Blumhouse’s second of four movies arriving on Amazon Prime this month is “The Lie”, a remake of the 2015 German Film “Wir Monster.” The screenplay, adapted by director Veena Sud, is a psychological thriller that explores how far people are willing to go to keep their family together. It’s a familiar premise but with a few notable surprises.
The movie opens with one of those montages that show how perfect and loving their early family life was. Jay (Peter Sarsgaard) and Rebecca (Mireille Enos) are seen laughing and frolicking with their darling daughter, Kayla (Joey King) over the years. It’s the kind of montage that guarantees something terrible is going to happen to them. They’re just too happy. Indeed, as the memories end and we catch up with them in the present, something terrible already has happened, at least in 15-year-old Kayla’s eyes. Her parents have divorced, and both have new, apparently serious, lovers. She spends her time between the two, keeping each other’s relationship secrets.

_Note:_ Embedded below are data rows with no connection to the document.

## src/include/csi_rx_defines.svh

```systemverilog
/*
 * CSI-2 receiver constants
 * HS sync byte, PHY settle time, deskew depth, data types and APB map
 */
`ifndef CSI_RX_DEFINES_SVH
`define CSI_RX_DEFINES_SVH

// Leader byte that opens every HS burst
`define CSI_SYNC_BYTE        8'hB8

// byte_clock cycles from reset release to PHY ready
`define CSI_SETTLE_CYCLES    16

// Entries per deskew FIFO for up to 3 cycles of lane skew
`define CSI_SKEW_DEPTH       4

// ----------------------------------------
// Data types
`define CSI_DT_FRAME_START   6'h00
`define CSI_DT_FRAME_END     6'h01
`define CSI_DT_LONG_MIN      6'h10   // This and above are long packets

// ----------------------------------------
// APB byte offsets
`define CSI_REG_CTRL         8'h00
`define CSI_REG_STATUS       8'h04
`define CSI_REG_FRAMES       8'h08
`define CSI_REG_PACKETS      8'h0C
`define CSI_REG_HEADER       8'h10

`endif

```

## src/verilog/csi_rx_phy_clk.sv

```systemverilog
/*
 * Byte clock reset and PHY settle
 * Releases rst three edges after PLL lock and raises phy_ready later
 */
`include "csi_rx_defines.svh"

module csi_rx_phy_clk (
   input  logic byte_clock,
   input  logic pll_lock,
   output logic rst,               // Active high
   output logic phy_ready
);

   logic [2:0] rst_sync;
   logic [4:0] settle_cnt;

   // Asserts at once on lock loss, releases through three flops
   always_ff @(posedge byte_clock or negedge pll_lock) begin
      if (!pll_lock) begin
         rst_sync <= '1;
      end else begin
         rst_sync <= {rst_sync[1:0], 1'b0};
      end
   end

   assign rst = rst_sync[2];

   // ----------------------------------------
   // Settle time after reset release
   always_ff @(posedge byte_clock or negedge pll_lock) begin
      if (!pll_lock) begin
         settle_cnt <= '0;
         phy_ready  <= 1'b0;
      end else if (rst) begin
         settle_cnt <= '0;
         phy_ready  <= 1'b0;
      end else if (!phy_ready) begin
         settle_cnt <= settle_cnt + 5'd1;
         if (settle_cnt == 5'(`CSI_SETTLE_CYCLES - 1))
            phy_ready <= 1'b1;     // Holds until lock drops
      end
   end

endmodule

```

## config.mk

```make
export PLATFORM = sky130hd
export DESIGN_NAME = csi_rx_phy_clk
export DESIGN_NICKNAME = d
export VERILOG_FILES = /design/src/verilog/csi_rx_phy_clk.sv
export VERILOG_INCLUDE_DIRS = /design/src /design/src/include
export SDC_FILE = /design/constraint.sdc
export NUM_CORES = 1
export LEC_CHECK = 0
export BUFFER_PORTS_ARGS = -buffer_cell sky130_fd_sc_hd__buf_2
export CORE_AREA = 4 4 41 43
export DETAILED_ROUTE_END_ITERATION = 8
export DIE_AREA = 0 0 45 47
export PLACE_DENSITY = 0.52
export SYNTH_ARGS = -nofsm -noshare
export SYNTH_HDL_FRONTEND = slang
export SYNTH_SLANG_ARGS = --single-unit
```

## constraint.sdc

```tcl
create_clock -name byte_clock -period 3.8 [get_ports byte_clock]
set_input_delay 0.76 -clock byte_clock [delete_from_list [all_inputs] [get_ports byte_clock]]
set_output_delay 0.76 -clock byte_clock [all_outputs]
set_load 0.02 [all_outputs]
```

* Word level (Yosys, flattened, before mapping)
Index checks and enable logic that the tools add are counted. Widths: inputs -> output; s select.
Cells by class: mux-type cells 5, equality and inequality tests 2, add/subtract/negate cells 1
Operator list (number):
- $mux 5 | 2
- $add 5x1->5 const B | 1
- $eq 5x4->1 const B | 1
- $mux 1 | 3
- $ne 2x1->1 const B | 1
Storage, ports and cells: register bits after elaboration 9, logic and storage cells 11, output and inout port bits 2, bits of input ports 2

* Longest topological paths before layout
depth in word-level cells 4, gate-level depth with buffers 6, depth with buffers taken out 6

* Least setup slack after synthesis
OpenSTA, ideal clock, no wires.
path type flip-flop to output port, start point reg rst_sync[2], end point out rst, slack 2.435 ns, buffers on the path 0, arrival 0.605 ns, required time 3.040 ns, cell stages (with the launch flop) 1, cell sequence dfstp_2
RTL lines:
- start: declaration | RTL line csi_rx_phy_clk.sv:14 | logic [2:0] rst_sync;
- start signal: assignment | RTL line csi_rx_phy_clk.sv:22 | rst_sync <= {rst_sync[1:0], 1'b0};
- end: declaration | RTL line csi_rx_phy_clk.sv:10 | output logic rst,
No word-level cell between the ends.

* Final worst setup path
start point reg rst_sync[2], end point out rst
No word-level cell between the ends.

==> impl_metrics.yaml <==
outcome:
  status: "finished clean"
synth:
  yosys.area.top_type_share_pct: 39.2
  synth_cell_type_count: 14
  yosys.area.top_type: "dfrtp_1"
  synth.area.top_cells: "dfrtp_1 (39%), dfstp_2 (21%), nor2_1 (7.8%)"
  syn_inst: 30
  seq_area_frac_synth_pct: 59.8
  synthXorXnorAreaFrac_pct: 6.86
  synthAdderAreaFrac_pct: 6.54
  synth_compound_area_share_pct: 1.31
  syn_area_um2: 383
  ys_ff_latch: 9
  synth_simple_gate_area_share_pct: 18.0
  synthMuxAreaShare_pct: 2.61
  synth_area_per_cell_um2: 12.8
  synth_top_family_by_area: "simple AND/OR/NAND/NOR gates"
  yosysWarnings: 0
  syn-num-nets: 34
setup_path:
  critical_path.slowest_cell: "dfstp_2"
  path_buf_inv: 1
  r2r_slack_ps: 2370
  r2r_start: "settle_cnt[0]$_DFFE_PN0P_"
  crit_type: "flop to output pin"
  slowest_delay_ps: 580
  required_ps: 3040
  ff2ff_path_depth: 6
  r2r-end: "settle_cnt[4]$_DFFE_PN0P_"
  endpoint_kind: "output pin"
  worstPathArrival_ps: 1010
  cp_max_fo: 7
  crit_chain: "buf_2"
  cpLargestDelayFamily: "flip-flops"
  crit_path_start_kind: "flop"
route:
  viasPerCell: 4.16
  wirelength_um: 545
  wl_per_cell_um: 10.7
  ant_nets: 0
  drt_iter0_drc: 4
  remaining_drc_errors: 0
  via_count: 212
  drt-pass1-iter-count: 4
hold_path:
  hold_class: "input pin to asynchronous set/reset pin"
timing:
  final-hold-violation-count: 0
  finalClockSkew_ps: 3.63
  post-route-period-util_pct: 46.5
  maxSlewViolCount: 0
  rsz0062_at_grt: "no"
  tns_ps: 0
  period_minus_slack_ps: 1770
  finalSetupViolCount: 0
  fmax_mhz: 566
clocking:
  cts_resized: 0
  cts_hold_buf: 0
  clk_pin_slew_ps: 60
  cts_tree: "built"
  cts_setup_buffers: 0
  numCtsBuffers: 3
  htree_levels: 1
  clk_latency_ps: 250
  cts_buffer_depth: 2
  cts_root_buffer: "clkbuf_4"
  cts.sinks: 9
finish:
  drive_above_1_share_pct: 30.6
  syn2layout_area_growth_pct: 12.7
  n_antenna_cell: 0
  final_cell_count_no_fill: 51
  nets: 41
pwr:
  ir_drop_uv: 181
  p_leak_nw: 0.229
  powerDensity_nw_per_um2: 430
floorplanning:
  coreArea_um2: 1300
  boundaryPins: 4
  die_h_um: 47
  core.rowCount: 13
  start_util_pct: 29.4
  die_x_um: 45
  dieArea_um2: 2120
placement:
  port_buffers: 3
  place_congestion: 0.736
  dp.cells: 47
global_route:
  use_met3_pct: 3.45
  use_met1_pct: 7.51
  met2_usage_pct: 11.3
  grt-busiest-layer: "met2"
  overflow: 0
  grt_usage_pct: 6.95
  grt_max_degree: 10
  grt_pass1_vias: 248
  antenna_found_initial: 0
  grt_pass1_wl_um: 986
job:
  cap_violations: 0
area by class of cell:
| cell class | instances | area, um^2 |
|---|---|---|
| clock buffers | 4 | 26.3 |
| fillers | 138 | 870 |
| repair buffers | 3 | 15.0 |
| well taps | 15 | 18.8 |
| flip-flops and latches | 9 | 229 |
| inverters | 1 | 3.75 |
| multi-input cells | 19 | 139 |
cells by family (layout without fill, tap and decap cells):
group | after synthesis | in the layout
XOR/XNOR | 3 | 3
other | 1 | 1
multiplexers | 1 | 1
adder cells (fa/ha/maj) | 2 | 2
AO/OA/AOI/OAI | 1 | 1
flip-flops | 9 | 9
AND/OR/NAND/NOR | 11 | 11
buffers and inverters | 2 | 8
cells in the final DEF (no fill, tap or decap):
cell type / netlist / layout
clkbuf_4: 0 / 3
nor2_1: 8 / 8
buf_2: 0 / 3
xnor2_1: 1 / 1
xor2_1: 2 / 2
ha_1: 2 / 2
and3_1: 1 / 1
clkbuf_1: 0 / 1
a21oi_1: 1 / 1
conb_1: 1 / 1
nand4b_4: 1 / 1
nor2b_2: 1 / 1
inv_1: 1 / 1
mux2i_1: 1 / 1
dfstp_2: 3 / 3
dfrtp_1: 6 / 6
worst register-to-register path, delay by kind of cell, from the launching register on:
family | cells | cell delay, ps
AO/OA/AOI/OAI | 1 | 120
AND/OR/NAND/NOR | 3 | 250
flip-flops | 1 | 440
adder cells (fa/ha/maj) | 2 | 500
where the power goes:
part           internal [W]  leakage, nW  switching (W)   total [W]
clock network     0.0000402       0.0150      0.0000292   0.0000694
registers          0.000101        0.113     0.00000496    0.000106
logic            0.00000421        0.101     0.00000572  0.00000993
worst max path at each step:
stage	startpoint	end	slack, ps	cells past startpoint
floorplan	rst_sync[2]$_DFF_PN1_	rst	2440	0
global placement	rst_sync[2]$_DFF_PN1_	rst	2300	1
detailed placement	rst_sync[2]$_DFF_PN1_	rst	2300	1
CTS	rst_sync[2]$_DFF_PN1_	rst	2020	1
global route	rst_sync[2]$_DFF_PN1_	rst	2000	1
finish	rst_sync[2]$_DFF_PN1_	rst	2030	1
metrics by stage:
| stage | worst slack (ps) | hold WS [ps] | utilization [%] | cell area [um^2] | power, W |
|---|---|---|---|---|---|
| after floorplan | 2440 | 345 | - | 383 | 0.000113 |
| after global placement | 2300 | 348 | 31.2 | 405 | 0.000117 |
| after detailed placement | 2300 | 349 | 31.2 | 405 | 0.000118 |
| after CTS | 2020 | 337 | 33.2 | 432 | 0.000192 |
| after global routing | 2000 | 343 | 33.2 | 432 | 0.000198 |
| final | 2030 | 343 | 33.2 | 432 | 0.000186 |
registers in the layout (all words and copies together), names as in the netlist:
| signal | cells |
|---|---|
| settle_cnt | 5 |
| rst_sync | 3 |
| phy_ready | 1 |
synthesized netlist by cell type:
cell type	instances
nor2b_2	1
dfrtp_1	6
dfstp_2	3
xnor2_1	1
ha_1	2
buf_6	1
nand4b_4	1
and3_1	1
inv_1	1
a21oi_1	1
conb_1	1
xor2_1	2
mux2i_1	1
nor2_1	8
routing by layer:
layer	routed length [um]	up-vias	part of all wire, %
met5	0	-	0
met4	0	0	0
met3	29	0	5.3
met2	249	5	46
met1	267	103	49
li1	-	104	-
No activity file was read; power rests on OpenSTA's default activity.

It’s Jay’s weekend, and he’s driving Kayla up to a ballet retreat. On the way, they see Kayla’s friend, Britney (Devery Jacobs) standing at a bus stop. Britney is attending the same retreat, so they offer her a ride. In the middle of nowhere, Britney convinces Jay to pull the car over, since there isn’t another rest stop for an hour. Kayla and Britney jump out, head into the forest, and are gone for a disturbingly long time. When Jay finally goes searching for them, he hears a blood-curdling scream and finds Kayla alone on a bridge crying. She immediately confesses that in a fit of anger, she pushed Britney into the icy river below.
Thus begins the family’s self-destructive spiral down into a pit of lies. What makes it interesting is instead of the estranged parents blaming each other, they decide to work together and protect the one thing they care about most, their daughter. The more lies they tell to everyone else, the more they trust and rely on each other. It’s a fascinating dynamic to watch unfold, and it presents an emotional quandary to each of them. Kayla may have done something absolutely horrible, but as a result, she may get what she wants more than anything else, her parents reunited.
The script follows some familiar paths, but it’s (anxiety-ridden) fun to watch the characters try to outthink others, mess up off-the-cuff lies, and subsequently try to wiggle out of their mistakes. The performances are good but occasionally dip into melodrama, which is right at home in a film like this. At a crisp 97 minutes long, it is the perfect length even if the pacing feels a bit slow at times. It allows the tension to breathe without letting the movie drag on too long.